In late spring and summer, after the spawn, bass will move back and forth,along regular routes from their established ‘home’ area to ‘feeding’ areas. Their home area will be some sort of structure with a good water temperature, usually in 20-30 feet of water, such as submerged timber, rock piles, etc….They will usually hang out here during the heat of the day and rest. In the early morning, evenings and at night, they will move along break lines, channels or other structure lines to feeding grounds in 10-20 feet of water, along ridges, coves, weed beds,or anyplace that has bait fish, or other food. This will seldom be more than 300 feet or so from their home area. They will hunt and feed in this area until they are sated, or the water starts to warm up.

The feeding times vary with the weather. On overcast days, you can expect them to linger longer in the hunting grounds.Then they will move back along the same route they came in, back to their home area. trophy bass can be ‘patterned’ just like deer. Also, many different bass will use the same routes at different times of the day.

As the water cools down in fall, shad and other bait fish move into creek mouths and shallow coves seeking cooler water and more cover. Bass will follow them. Again, they will use break lines,channels and lines of cover to move from home to the hunting grounds, and they will use the same route every time. Once in the feeding area, they will gorge themselves in ready ness for winter. This is one time that bass will suspend their territorial habits, with many fish feeding in the same area. It probably has something to do with an abundance of food in a concentrated area. They will feed for longer times before returning to their ‘home’.

Early winter bass will tend to form schools as they continue to chase shad and bait fish, and put on weight. When the water approaches 50 degrees, they will re-locate their homes to areas along major creeks, channels, points,secondary points, ridges and humps, near structure, in 30 feet of water..Their metabolism slows down and they will no longer move to hunting areas to forage. They will not move around much at all. Most anglers will be out deer hunting, so fishing pressure is much lighter.This is the time to fish jigs and jigging spoons. This can be some of the most productive fishing of the year.

There are a few extra considerations about winter fishing that you need to be aware of.

Hypothermia is a very real danger and can strike without warning. It does not even have to be that cold. People have suffered from ‘exposure’ in as warm a weather as 55 degrees.
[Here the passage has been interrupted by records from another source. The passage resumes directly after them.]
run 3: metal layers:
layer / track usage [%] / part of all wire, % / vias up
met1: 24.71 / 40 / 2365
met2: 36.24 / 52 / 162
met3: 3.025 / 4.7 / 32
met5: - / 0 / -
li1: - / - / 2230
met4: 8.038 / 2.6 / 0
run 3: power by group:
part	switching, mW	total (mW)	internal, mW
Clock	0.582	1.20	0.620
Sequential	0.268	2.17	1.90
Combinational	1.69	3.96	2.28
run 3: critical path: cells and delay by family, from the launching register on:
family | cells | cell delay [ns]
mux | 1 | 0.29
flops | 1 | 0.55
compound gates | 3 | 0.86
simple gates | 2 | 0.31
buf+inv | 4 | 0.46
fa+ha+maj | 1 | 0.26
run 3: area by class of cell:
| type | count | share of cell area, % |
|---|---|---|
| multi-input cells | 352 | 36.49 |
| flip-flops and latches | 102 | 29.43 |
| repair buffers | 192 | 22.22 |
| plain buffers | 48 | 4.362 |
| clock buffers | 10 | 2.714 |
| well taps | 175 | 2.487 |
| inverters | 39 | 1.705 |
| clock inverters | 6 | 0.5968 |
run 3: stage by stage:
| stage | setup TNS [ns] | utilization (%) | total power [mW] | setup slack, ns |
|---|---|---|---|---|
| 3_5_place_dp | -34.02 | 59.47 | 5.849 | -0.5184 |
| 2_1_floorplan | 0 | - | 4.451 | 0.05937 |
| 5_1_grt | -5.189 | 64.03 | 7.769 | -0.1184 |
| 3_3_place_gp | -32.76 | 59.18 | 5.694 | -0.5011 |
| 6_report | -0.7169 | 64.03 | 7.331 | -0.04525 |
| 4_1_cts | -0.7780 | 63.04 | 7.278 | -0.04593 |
[config.mk]
export PLATFORM = sky130hd
export DESIGN_NAME = msf_encoder
export DESIGN_NICKNAME = d
export VERILOG_FILES = /design/src/rtl/msf_pkg.sv /design/src/rtl/msf_frame_bits.sv /design/src/rtl/msf_encoder.sv
export SDC_FILE = /design/constraint.sdc
export NUM_CORES = 1
export LEC_CHECK = 0
export CAP_MARGIN = 25
export CORE_MARGIN = 2
export CORE_UTILIZATION = 51
export DETAILED_ROUTE_END_ITERATION = 10
export PLACE_DENSITY = 0.72
export SYNTH_ARGS = -nofsm -noshare
export SYNTH_HDL_FRONTEND = slang
export SYNTH_SLANG_ARGS = --single-unit
[constraint.sdc]
create_clock -name clk_i -period 6.4 [get_ports clk_i]
set_input_delay 1.28 -clock clk_i [delete_from_list [all_inputs] [get_ports clk_i]]
set_output_delay 1.28 -clock clk_i [all_outputs]
set_load 0.01 [all_outputs]
===== config.mk =====
export PLATFORM = sky130hd
export DESIGN_NAME = uart_rx_fifo
export DESIGN_NICKNAME = d
export VERILOG_FILES = /design/src/rtl/uart_rx_fifo.sv
export SDC_FILE = /design/constraint.sdc
export NUM_CORES = 1
export LEC_CHECK = 0
export CAP_MARGIN = 40
export CORE_AREA = 2 2 158 160
export CTS_BUF_LIST = sky130_fd_sc_hd__clkbuf_8
export CTS_CLUSTER_SIZE = 25
export DETAILED_ROUTE_END_ITERATION = 10
export DIE_AREA = 0 0 160 162
export PLACE_DENSITY = 0.43
export SETUP_SLACK_MARGIN = 0.5
export SKIP_LAST_GASP = 1
export SLEW_MARGIN = 25
export SYNTH_ARGS = -nofsm -noshare
export SYNTH_HDL_FRONTEND = slang
export SYNTH_SLANG_ARGS = --single-unit

===== constraint.sdc =====
create_clock -name clk -period 3.64 [get_ports clk]
set_clock_uncertainty 0.1 [all_clocks]
set_input_delay 0.728 -clock clk [delete_from_list [all_inputs] [get_ports clk]]
set_output_delay 0.728 -clock clk [all_outputs]
set_load 0.02 [all_outputs]
## src/rtl/mem_rd_arbiter.sv

```systemverilog
// Two-master AXI read-address/read-data arbiter in front of a single DRAM port.
// One burst is outstanding at a time; ties are broken round-robin and the
// granted master's R channel is a zero-latency pass-through of the slave's.
module mem_rd_arbiter #(
    parameter int ADDR_W = 32,
    parameter int DATA_W = 64,
    parameter int ID_W   = 6
) (
    input  logic              i_clk,
    input  logic              i_rst,
    input  logic              i_init_done,
    // m0 = CPU
    input  logic              i_m0_arvalid,
    output logic              o_m0_arready,
    input  logic [ADDR_W-1:0] i_m0_araddr,
    input  logic [7:0]        i_m0_arlen,
    input  logic [2:0]        i_m0_arsize,
    input  logic [1:0]        i_m0_arburst,
    input  logic [ID_W-1:0]   i_m0_arid,
    output logic              o_m0_rvalid,
    input  logic              i_m0_rready,
    output logic [DATA_W-1:0] o_m0_rdata,
    output logic [1:0]        o_m0_rresp,
    output logic              o_m0_rlast,
    output logic [ID_W-1:0]   o_m0_rid,
    // m1 = VGA fetch
    input  logic              i_m1_arvalid,
    output logic              o_m1_arready,
    input  logic [ADDR_W-1:0] i_m1_araddr,
    input  logic [7:0]        i_m1_arlen,
    input  logic [2:0]        i_m1_arsize,
    input  logic [1:0]        i_m1_arburst,
    input  logic [ID_W-1:0]   i_m1_arid,
    output logic              o_m1_rvalid,
    input  logic              i_m1_rready,
    output logic [DATA_W-1:0] o_m1_rdata,
    output logic [1:0]        o_m1_rresp,
    output logic              o_m1_rlast,
    output logic [ID_W-1:0]   o_m1_rid,
    // slave side toward CDC / DRAM
    output logic              o_s_arvalid,
    input  logic              i_s_arready,
    output logic [ADDR_W-1:0] o_s_araddr,
    output logic [7:0]        o_s_arlen,
    output logic [2:0]        o_s_arsize,
    output logic [1:0]        o_s_arburst,
    output logic [ID_W-1:0]   o_s_arid,
    input  logic              i_s_rvalid,
    output logic              o_s_rready,
    input  logic [DATA_W-1:0] i_s_rdata,
    input  logic [1:0]        i_s_rresp,
    input  logic              i_s_rlast,
    input  logic [ID_W-1:0]   i_s_rid,
    // status
    output logic              o_busy,
    output logic              o_err,
    output logic              o_grant
);

    typedef enum logic [1:0] {S_IDLE, S_ADDR, S_DATA} state_t;

    state_t            state_q, state_d;
    logic              grant_q, grant_d;
    logic              last_grant_q, last_grant_d;
    logic [ADDR_W-1:0] addr_q, addr_d;
    logic [7:0]        len_q, len_d;
    logic [2:0]        size_q, size_d;
    logic [1:0]        burst_q, burst_d;
    logic [ID_W-1:0]   id_q, id_d;
    logic [7:0]        cnt_q, cnt_d;
    logic              err_q, err_d;

    logic win;        // candidate winner in IDLE: 0 = m0, 1 = m1
    logic ar_hs;      // master AR handshake this cycle
    logic in_data;
    logic sel_rready; // rready of the granted master
    logic r_hs;       // R handshake on the slave side

    // Winner selection and the combinational arready that goes with it.
    always_comb begin
        win          = (i_m0_arvalid && i_m1_arvalid) ? ~last_grant_q : i_m1_arvalid;
        o_m0_arready = !i_rst && (state_q == S_IDLE) && i_init_done && i_m0_arvalid && !win;
        o_m1_arready = !i_rst && (state_q == S_IDLE) && i_init_done && i_m1_arvalid &&  win;
        ar_hs        = o_m0_arready || o_m1_arready;
    end

    // R channel routing: slave beats go straight to the granted master.
    always_comb begin
        in_data     = (state_q == S_DATA);
        sel_rready  = grant_q ? i_m1_rready : i_m0_rready;
        o_s_rready  = in_data && sel_rready;
        r_hs        = in_data && i_s_rvalid && sel_rready;
        o_m0_rvalid = in_data && !grant_q && i_s_rvalid;
        o_m0_rlast  = in_data && !grant_q && i_s_rlast;
        o_m1_rvalid = in_data &&  grant_q && i_s_rvalid;
        o_m1_rlast  = in_data &&  grant_q && i_s_rlast;
        o_m0_rdata  = i_s_rdata;
        o_m0_rresp  = i_s_rresp;
        o_m0_rid    = i_s_rid;
        o_m1_rdata  = i_s_rdata;
        o_m1_rresp  = i_s_rresp;
        o_m1_rid    = i_s_rid;
    end

    // Next-state logic: grant capture, address phase, beat counting and error check.
    always_comb begin
        // NOTE: every _d starts as its _q so no path through the case leaves a
        // variable unassigned, which would otherwise infer a latch.
        state_d      = state_q;
        grant_d      = grant_q;
        last_grant_d = last_grant_q;
        addr_d       = addr_q;
        len_d        = len_q;
        size_d       = size_q;
        burst_d      = burst_q;
        id_d         = id_q;
        cnt_d        = cnt_q;
        err_d        = err_q;
        case (state_q)
            S_IDLE: begin
                if (ar_hs) begin
                    state_d = S_ADDR;
                    grant_d = win;
                    addr_d  = win ? i_m1_araddr  : i_m0_araddr;
                    len_d   = win ? i_m1_arlen   : i_m0_arlen;
                    size_d  = win ? i_m1_arsize  : i_m0_arsize;
                    burst_d = win ? i_m1_arburst : i_m0_arburst;
                    id_d    = win ? i_m1_arid    : i_m0_arid;
                end
            end
            S_ADDR: begin
                if (i_s_arready) begin
                    state_d = S_DATA;
                    cnt_d   = 8'd0;
                end
            end
            S_DATA: begin
                if (r_hs) begin
                    if (i_s_rlast) begin
                        // rlast alone ends the burst; a length mismatch is only flagged.
                        if (cnt_q != len_q) err_d = 1'b1;
                        state_d      = S_IDLE;
                        last_grant_d = grant_q;
                        cnt_d        = 8'd0;
                    end else begin
                        if (cnt_q == len_q) err_d = 1'b1;
                        if (cnt_q != 8'hFF) cnt_d = cnt_q + 8'd1;
                    end
                end
            end
            default: state_d = S_IDLE;
        endcase
    end

    // State register; reset abandons any burst in flight.
    always_ff @(posedge i_clk or posedge i_rst) begin
        if (i_rst) begin
            state_q      <= S_IDLE;
            grant_q      <= 1'b0;
            last_grant_q <= 1'b1;
            addr_q       <= '0;
            len_q        <= '0;
            size_q       <= '0;
            burst_q      <= '0;
            id_q         <= '0;
            cnt_q        <= '0;
            err_q        <= 1'b0;
        end else begin
            // NOTE: non-blocking assignments so every register samples the
            // pre-edge values regardless of statement order.
            state_q      <= state_d;
            grant_q      <= grant_d;
            last_grant_q <= last_grant_d;
            addr_q       <= addr_d;
            len_q        <= len_d;
            size_q       <= size_d;
            burst_q      <= burst_d;
            id_q         <= id_d;
            cnt_q        <= cnt_d;
            err_q        <= err_d;
        end
    end

    assign o_s_arvalid = (state_q == S_ADDR);
    assign o_s_araddr  = addr_q;
    assign o_s_arlen   = len_q;
    assign o_s_arsize  = size_q;
    assign o_s_arburst = burst_q;
    assign o_s_arid    = id_q;
    assign o_busy      = (state_q != S_IDLE);
    assign o_err       = err_q;
    assign o_grant     = grant_q;

endmodule

```
==> config.mk <==
export PLATFORM = sky130hd
export DESIGN_NAME = alarm_bank
export DESIGN_NICKNAME = d
export VERILOG_FILES = /design/src/rtl/alarm_pkg.sv /design/src/rtl/alarm_bank_digit.sv /design/src/rtl/alarm_bank.sv
export SDC_FILE = /design/constraint.sdc
export NUM_CORES = 1
export LEC_CHECK = 0
export ABC_CLOCK_PERIOD_IN_PS = 3800
export CAP_MARGIN = 10
export CELL_PAD_IN_SITES_DETAIL_PLACEMENT = 1
export CELL_PAD_IN_SITES_GLOBAL_PLACEMENT = 2
export CORE_ASPECT_RATIO = 1.75
export CORE_UTILIZATION = 33
export DETAILED_ROUTE_END_ITERATION = 12
export PLACE_DENSITY_LB_ADDON = 0.2
export SYNTH_ARGS = -nofsm -noshare
export SYNTH_HDL_FRONTEND = slang
export SYNTH_SLANG_ARGS = --single-unit
==> constraint.sdc <==
create_clock -name clk4 -period 3.8 [get_ports clk4]
set_input_delay 0.76 -clock clk4 [delete_from_list [all_inputs] [get_ports clk4]]
set_output_delay 0.76 -clock clk4 [all_outputs]
set_load 0.1 [all_outputs]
The best way to prepare for cold weather fishing is to eat right. Foods that have fat will allow you to generate more body heat. Also, drink plenty of water,around a gallon a day is about right.Wear a hat, because as much as 60% of your body heat can be lost through your head. Dress in layers so you can adjust as needed. Have a cell phone handy for emergencies, and be sure to let someone know where you will be, in case you do not come home on time.

In early spring, as the water warms above 50 degrees, bass will return to their warm water ‘homes’. At this time of year, they are preparing for the spawn, and will establish ‘holding’ areas off of suitable nesting sites.

They will not necessarily be following bait fish into the shallows, for at this time, crawfish are spawning, and have shed their shells to become the ’softshell’ variety, and salamanders have also arrived to mate, and dine on fish eggs. Bass attract both the crawfish and salamanders (mud puppies) with abandon. These imitations are your best bet in early spring. As the water warms to suitable spawning temperatures (65 degrees and up), males will build ‘beds in less than 5 feet of water, on flats with structure nearby.

As the water warms to near 70 degrees,females come in, select a mate and spawn. Females them lay eggs and bug out for their homes, leaving the males to guard the nest.

At this time, bass will attack anything that approaches the nest, regardless of size, color or movement. If you find them, you will catch them. After the eggs hatch, the males will return to their spring and summer habits.

By mapping bass seasonal patterns, you can catch big bass all year long.